For those that care, and ignoring the flame war, I believe that your (Klaus) problem likely stems from the following GCC bug: https://gcc.gnu.org/bugzilla/show_bug.cgi?id=70435

Sadly, support for C++ in AVR GCC is not a priority, so I wouldn't expect it to be fixed.  I've been able to work around this myself using explicit template instantiation, because I'm relying on a slightly different attribute that isn't propgated correctly.  I'm tagging an object as living in the .vectors section, and making its memory layout match the vector table layout for AVR processors.  This lets me generate only the vectors that are required using template meta programming based on the interrupts that are listened for.  I've built my avr-gcc with "--with-avrlibc=no" and "--without-newlib" to suppress the misspelled ISR warning.

-Anton

On Sat, Apr 10, 2021 at 8:19 PM Russell Shaw <rjshaw@netspace.net.au> wrote:
On 11/4/21 8:36 am, Trampas Stern wrote:
> Actually C++ is not slower or more bloat than C, depending on the features used.
>
> For example I do not use RTTI or exceptions, so that makes it about the same as
> C for size. Yes you have to turn these features off in your compiler (-fno-rtti,
> -fno-exceptions).  Sure you have trampolines or jump tables for function
> overloading but you have to do the same in C. If you do not use inheritance or
> function overloading you do not have the penalty.

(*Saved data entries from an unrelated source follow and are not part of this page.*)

This is an optimization exercise on Yosys and OpenROAD, whose aim is small area, not a production implementation.
Function was checked by simulation only, so behaviour that the tests miss may differ from the original.
Power and IR drop assume default switching activity.

==> inputs of run a <==
Design aia_ief, start of the top module:
module aia_ief (
    input  wire       clk,
    input  wire       rst,           
    input  wire [5:0] btn_n,         
    input  wire [3:0] enc,           
    input  wire       ir_in,         
    input  wire [2:0] host_op,       
    output reg  [7:0] host_rsp,      
    output wire       evt_pending    
);
Settings: LEC_CHECK=0, CAP_MARGIN=20, CORE_MARGIN=2, CORE_UTILIZATION=40, PLACE_DENSITY=0.6, SLEW_MARGIN=20; clock period 10.0 ns.
standard.sh (not shown) runs the stock make flow with config.mk's settings and CLKGATE_MAP_FILE= SYNTH_SCRIPT=/design/flow/synth_recipe.tcl, a recipe that flattens the netlist after the stock synthesis.
==> flow/flow/run.sh <==
#!/bin/bash
# Layout flow: the standard ORFS flow (standard.sh's make call and
# synth_recipe.tcl) with three changes that only affect area:
#  * synthesis maps the logic with an area-oriented ABC script (area.abc)
#    and without full/half-adder extraction (ADDER_MAP_FILE empty); the
#    registers are mapped before ABC and are the same as in the standard
#    synthesis;
#  * the port buffers use the smallest buffer cell (buf_1);
#  * the clock tree uses clkbuf_8 and no dummy loads.
# Logs: flow_make.log (ORFS make, with per-step logs in orfs/logs/),
# write_def.log (final DEF export).
set -euo pipefail
W=$(pwd)
F=$W/flow

# synthesis script: synth_recipe.tcl with the abc call pointed at area.abc
{
  printf 'proc abc {args} {\n'
  printf '  set i [lsearch -exact $args -script]\n'
  printf '  if {$i >= 0} { lset args [expr {$i + 1}] $::env(AREA_ABC_SCRIPT) }\n'
  printf '  yosys abc {*}$args\n'
  printf '}\n'
  cat "$W/synth_recipe.tcl"
} > "$W/area_synth.tcl"
export AREA_ABC_SCRIPT="$F/area.abc"

# standard.sh's make call, with our synthesis script and settings
MAKELINE=$(grep '^make -C' "$W/standard.sh" | sed -e 's/ "\${@:-finish}"$//' \
  -e "s|SYNTH_SCRIPT=[^ ]*|SYNTH_SCRIPT=$W/area_synth.tcl|")
eval "$MAKELINE" ADDER_MAP_FILE= \
  '"BUFFER_PORTS_ARGS=-buffer_cell sky130_fd_sc_hd__buf_1"' \
  '"CTS_ARGS=-sink_clustering_enable -repair_clock_nets -buf_list sky130_fd_sc_hd__clkbuf_8 -dont_use_dummy_load"' \
  finish > "$W/flow_make.log" 2>&1

# final DEF, as standard.sh writes it
R=$(ls -d "$W"/orfs/results/*/aia_ief/base)
: # left out here: write the final layout as DEF
==> flow/flow/area.abc <==
strash
&get -n
&deepsyn -I 10 -J 50
&put
dch -f
map -a
strash
dch -f
map -a
strash
dch -f
map -a
strash
dch -f
map -a
strash
dch -f
map -a
topo
==> inputs of run b, as changes to run a <==
--- a/flow/design.v
+++ b/flow/design.v
@@ -73,25 +73,41 @@
                 7'h74:   cmd_map = 7'h40;
                 7'h75:   cmd_map = 7'h41;
                 7'h34:   cmd_map = 7'h42;
                 7'h33:   cmd_map = 7'h43;
                 default: cmd_map = 7'h00;
             endcase
         end
     endfunction
+    function [2:0] h_class;              
+        input [5:0] hv;
+        begin
+            case (hv)
+                6'd9, 6'd10, 6'd11, 6'd12, 6'd13, 6'd14:
+                    h_class = 3'b001;
+                6'd18, 6'd19, 6'd20, 6'd21, 6'd22, 6'd23,
+                6'd24, 6'd25, 6'd26, 6'd27, 6'd28, 6'd29:
+                    h_class = 3'b010;
+                6'd42, 6'd43, 6'd44, 6'd45, 6'd46, 6'd47,
+                6'd48, 6'd49, 6'd50, 6'd51, 6'd52, 6'd53:
+                    h_class = 3'b100;
+                default:
+                    h_class = 3'b000;
+            endcase
+        end
+    endfunction
     wire cap     = ie && !op_init && (ir_busy ? (ir_prev ^ ir_in) : (ir_prev & ~ir_in));
     wire ir_l0   = (ir_l == 6'd0);
     wire ir_lw   = (ir_l == L_49);
     wire ir_hs   = (ir_h[9:6] == 4'd0);
-    wire [5:0] h = ir_h[5:0];
-    wire is_zero = ir_hs && (h >= 6'd9)  && (h <= 6'd14);            
-    wire is_one  = ir_hs && (h >= 6'd18) && (h <= 6'd29);            
-    wire is_lead = ir_hs && (((h >= 6'd42) && (h <= 6'd53)) ||
-                             ((h == 6'd54) && ir_l0));               
+    wire [2:0] hc = h_class(ir_h[5:0]);
+    wire is_zero = ir_hs && hc[0];                                   
+    wire is_one  = ir_hs && hc[1];                                   
+    wire is_lead = ir_hs && (hc[2] || (ir_h[5:0] == 6'd54 && ir_l0));  
     wire ir_tmo  = ir_h[9] & ir_h[8] & ir_h[5];                      
     wire last    = sr[0];
     wire [6:0] ir_code = cmd_map(sr[7:1]);
     wire addr_ok = !is_one && (sr[11:8] == 4'b0001);
     wire post_ir = cap && !ir_prev && (ir_st == IR_BIT) && is_zero && last &&
                    (sr[11:8] == 4'b0001) && (ir_code != 7'd0);
     always @(posedge clk) begin
         ir_prev <= ir_in;
==> flow/run.sh (new file) <==
#!/bin/bash
# synth_recipe.tcl (not shown) runs the flow's synth.tcl, then flattens the netlist and writes it again
# the make line also repeats each setting of config.mk as NAME=value (left out here)
make -C /OpenROAD-flow-scripts/flow DESIGN_CONFIG=/design/flow/config.mk WORK_HOME=/design/flow/orfs CLKGATE_MAP_FILE= SYNTH_SCRIPT=/design/flow/synth_recipe.tcl finish
removed: flow/flow/run.sh
removed: flow/flow/area.abc
removed: flow/standard.sh
==> inputs of run c, as changes to run a <==
--- a/flow/design.v
+++ b/flow/design.v
@@ -36,18 +36,17 @@
     reg        pcif;
     reg [9:0]  pc_prev;
     reg [1:0]  st;
     reg [5:0]  cand;
     reg [13:0] cnt_r;                
     reg [19:0] tot_r;                
     reg        tot_hi;               
     reg [1:0]  quad_a, quad_b;
-    reg [2:0]  blips_a, blips_b;
-    reg        kinit;
+    reg [2:0]  blips_a, blips_b;     
     reg [6:0]  evt;
     wire       op_init = (host_op == OP_INIT);
     wire [5:0] m       = ~btn_n;
     wire       m_any   = (btn_n != 6'h3f);
     wire       btn_chg = (btn_n != pc_prev[5:0]);
     wire       enc_chg = (enc != pc_prev[9:6]);
     wire       chg     = btn_chg | enc_chg;
     assign evt_pending = (evt != 7'd0);
@@ -219,44 +218,45 @@
                 if (b == 3'b101) knob = 5'b01_000;
                 else             knob = {2'b00, b - 3'd1};
             end
             if (q == 2'd0) knob[2:0] = 3'd0;
         end
     endfunction
     wire [1:0] q_a = {enc[1], enc[1] ^ enc[0]};
     wire [1:0] q_b = {enc[3], enc[3] ^ enc[2]};
+    wire       kinit = (blips_a != 3'b100);   
     wire [4:0] k_a = knob(q_a, quad_a, blips_a);
     wire [4:0] k_b = knob(q_b, quad_b, blips_b);
     always @(posedge clk) begin
         pc_prev <= {enc, btn_n};
         if (st != DB_REL)
             cand <= m;
         cnt_r  <= cnt_n ^ CNT_P;
         tot_r  <= tot_n ^ TOT_P;
         tot_hi <= (st == DB_QUAL) && !btn_chg && cnt_db && tot_db1;
         if (rst) begin
             pcif    <= 1'b0;
             st      <= PC_IDLE;
-            blips_a <= 3'd0;
+            blips_a <= 3'b100;
             blips_b <= 3'd0;
-            kinit   <= 1'b0;
         end else if (op_init) begin
             pcif <= 1'b0;
             st   <= PC_IDLE;
         end else begin
             pcif <= (pcif && !clr) || (ie && chg);
             st   <= st_n;
             if (sample) begin
                 quad_a <= q_a;
                 quad_b <= q_b;
-                kinit  <= 1'b1;
                 if (kinit) begin
                     blips_a <= k_a[2:0];
                     blips_b <= k_b[2:0];
+                end else begin
+                    blips_a <= 3'd0;
                 end
             end
         end
     end
     reg [6:0] evt_n;
     always @(*) begin
         evt_n = (host_op == OP_POP) ? 7'd0 : evt;
         if (!op_init) begin
==> flow/flow/area.abc (replaced) <==
strash
&get -n
&deepsyn -I 10 -J 50
&put
dc2
dch -f
map -a
strash
dc2
dch -f
map -a
strash
dc2
dch -f
map -a
strash
dc2
dch -f
map -a
strash
dch -f
map -a
topo
==> inputs of run d, as changes to run a <==
--- a/flow/design.v
+++ b/flow/design.v
@@ -36,18 +36,17 @@
     reg        pcif;
     reg [9:0]  pc_prev;
     reg [1:0]  st;
     reg [5:0]  cand;
     reg [13:0] cnt_r;                
     reg [19:0] tot_r;                
     reg        tot_hi;               
     reg [1:0]  quad_a, quad_b;
-    reg [2:0]  blips_a, blips_b;
-    reg        kinit;
+    reg [2:0]  blips_a, blips_b;     
     reg [6:0]  evt;
     wire       op_init = (host_op == OP_INIT);
     wire [5:0] m       = ~btn_n;
     wire       m_any   = (btn_n != 6'h3f);
     wire       btn_chg = (btn_n != pc_prev[5:0]);
     wire       enc_chg = (enc != pc_prev[9:6]);
     wire       chg     = btn_chg | enc_chg;
     assign evt_pending = (evt != 7'd0);
@@ -219,44 +218,45 @@
                 if (b == 3'b101) knob = 5'b01_000;
                 else             knob = {2'b00, b - 3'd1};
             end
             if (q == 2'd0) knob[2:0] = 3'd0;
         end
     endfunction
     wire [1:0] q_a = {enc[1], enc[1] ^ enc[0]};
     wire [1:0] q_b = {enc[3], enc[3] ^ enc[2]};
+    wire       kinit = (blips_a != 3'b100);   
     wire [4:0] k_a = knob(q_a, quad_a, blips_a);
     wire [4:0] k_b = knob(q_b, quad_b, blips_b);
     always @(posedge clk) begin
         pc_prev <= {enc, btn_n};
         if (st != DB_REL)
             cand <= m;
         cnt_r  <= cnt_n ^ CNT_P;
         tot_r  <= tot_n ^ TOT_P;
         tot_hi <= (st == DB_QUAL) && !btn_chg && cnt_db && tot_db1;
         if (rst) begin
             pcif    <= 1'b0;
             st      <= PC_IDLE;
-            blips_a <= 3'd0;
+            blips_a <= 3'b100;
             blips_b <= 3'd0;
-            kinit   <= 1'b0;
         end else if (op_init) begin
             pcif <= 1'b0;
             st   <= PC_IDLE;
         end else begin
             pcif <= (pcif && !clr) || (ie && chg);
             st   <= st_n;
             if (sample) begin
                 quad_a <= q_a;
                 quad_b <= q_b;
-                kinit  <= 1'b1;
                 if (kinit) begin
                     blips_a <= k_a[2:0];
                     blips_b <= k_b[2:0];
+                end else begin
+                    blips_a <= 3'd0;
                 end
             end
         end
     end
     reg [6:0] evt_n;
     always @(*) begin
         evt_n = (host_op == OP_POP) ? 7'd0 : evt;
         if (!op_init) begin
==> flow/flow/area.abc (replaced) <==
strash
&get -n
&deepsyn -I 10 -J 50
&put
dch -f
amap
strash
dch -f
amap
topo
==> notes <==
- Between run a and run c, the lower die area is in run c (gap about 1.5%, measured against run c).
- Combinational power, highest first: run b, run d, run a, run c.
- Run b completed without violations. Run d completed with no timing, DRC or antenna violations. Run c finished clean. Run a finished clean.
- Against run c, the final area of run d is smaller by 0.34%.
- Critical path depth is the same in run a and run c.
- The highest synthesized cell count belongs to run b, the lowest to run d.
- Against run a, the fmax of run c is smaller by about 5%.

Function overloading is a compile-time concept, but the result after name scope
flattening are simple function names that are called without any extra pointer
indirections (ie, no different than C).

C++ is as efficient as C only if what is written translates to the equivalent
form. This is easy to do, but only after a large hurdle of understanding how C++
compilers work.

The biggest shortcoming in the C++ "industry" is that there is no literature i
have seen that explains in a compact way how you can look at a piece of C++ code
and see how it would translate to the equivalent assembly, which is the main
advantage of C.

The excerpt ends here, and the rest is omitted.